Back to School Anxiety
It was back-to-school night for my 7th grader. Her first year at the junior high. She'd spent an hour and a half getting ready and was super excited to go.
We walked in, got a map of the school, and proceeded to find each of her classes and meet her teachers. I noticed she became increasingly moody and short with me the longer we were there. She saw some of her friends and lit up for 10 seconds, and then went back to being grouchy.
By the time we were driving home, she was full-on ranting: “Why do we even have to go to school anyway?! It's SO stupid! I hate school!"
My first instinct was to launch into a lecture about how lucky she was to go to school; that many girls her age throughout the world didn't have that privilege. (Don't ask why this is always my first instinct.) I bit my lip and kept quiet instead.
And then it dawned on me: she is TERRIFIED. That back-to-school thing was really overwhelming for her. Even I felt overwhelmed by that huge school and all the people. She'd been in the comfort of elementary school up to this point and had had the exact same friend group since third grade. She only knew about 3% of these 2,000 kids, maybe fewer.
Instead of lecturing, my thoughts turned to compassion. This was super tough! I remembered my own experience of starting junior high. All my close friends had gone to the other junior high and I was starting from scratch with friends. I was nauseated and anxious every day for the first two weeks.

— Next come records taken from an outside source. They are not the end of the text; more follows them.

## src/rtl/judge_ctrl.sv

```systemverilog
// judge_ctrl: grades a lane button press against a note timing window and emits judgement bursts plus a combo count.
module judge_ctrl #(
  parameter int NORM_HALF = 12,
  parameter int PERF_HALF = 4,
  parameter int HOLD      = 4
) (
  input  logic       clk,
  input  logic       rst,
  input  logic       i_note,
  input  logic       i_btn,
  output logic [1:0] o_judge,
  output logic [7:0] o_combo,
  output logic       o_busy,
  output logic       o_drop
);
  localparam int WIN_LEN = 2 * NORM_HALF + 1;
  localparam int CW = $clog2(WIN_LEN);
  localparam int HW = $clog2(HOLD + 1);
  localparam logic [CW-1:0] LAST = CW'(WIN_LEN - 1);
  localparam logic [CW-1:0] LO = CW'(NORM_HALF - PERF_HALF);
  localparam logic [CW-1:0] HI = CW'(NORM_HALF + PERF_HALF);
  typedef enum logic [1:0] {IDLE, WINDOW, REPORT, GAP} state_t;
  state_t state, state_n;
  logic [CW-1:0] cnt, cnt_n;
  logic [HW-1:0] hold, hold_n;
  logic [1:0] judge_n;
  logic [7:0] combo_n;
  logic btn_prev, press;
  assign press = i_btn & ~btn_prev;
  assign o_busy = state != IDLE;
  always_comb begin
    state_n = state;
    cnt_n = cnt;
    hold_n = hold;
    judge_n = o_judge;
    combo_n = o_combo;
    case (state)
      IDLE: if (i_note) begin
        state_n = WINDOW;
        cnt_n = '0;
      end
      WINDOW: if (press || cnt == LAST) begin
        state_n = REPORT;
        hold_n = HW'(HOLD - 1);
        judge_n = !press ? 2'b01 : (cnt >= LO && cnt <= HI) ? 2'b11 : 2'b10;
        combo_n = !press ? 8'd0 : (o_combo == 8'hff) ? o_combo : o_combo + 8'd1;
      end else cnt_n = cnt + CW'(1);
      REPORT: if (hold == '0) begin
        state_n = GAP;
        judge_n = 2'b00;
      end else hold_n = hold - HW'(1);
      default: state_n = IDLE;
    endcase
  end
  always_ff @(posedge clk) begin
    if (rst) begin
      state <= IDLE;
      cnt <= '0;
      hold <= '0;
      o_judge <= 2'b00;
      o_combo <= 8'd0;
      o_drop <= 1'b0;
      btn_prev <= 1'b0;
    end else begin
      state <= state_n;
      cnt <= cnt_n;
      hold <= hold_n;
      o_judge <= judge_n;
      o_combo <= combo_n;
      o_drop <= i_note && state != IDLE;
      btn_prev <= i_btn;
    end
  end
endmodule

```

So instead of a lecture, I said, “Hey, that probably felt really overwhelming. And I'll be honest, it's probably going to be stressful for the first couple of weeks. So be patient with yourself. But I promise you, by 1.5-2 weeks in, you won't even be able to remember why you were so nervous.”
Turns out, that's almost exactly how it happened. In fact, even after one week she was already happy and coping well.
Teens are resilient. But during the first few weeks of school, they will probably be anxious. As their parent, expect some moments of moodiness and overreacting. Be patient with their less-than-desirable behavior. Hold space for their emotions, whatever they are.
You don't need to fix anything. Your kid will be fine (especially if you don't make it worse by reacting to them). Be really proud of yourself for how mature you can respond to their immaturity.
Parents, good luck with back to school! Take a deep breath. Or several if you need to. You've got this, and so do your kids.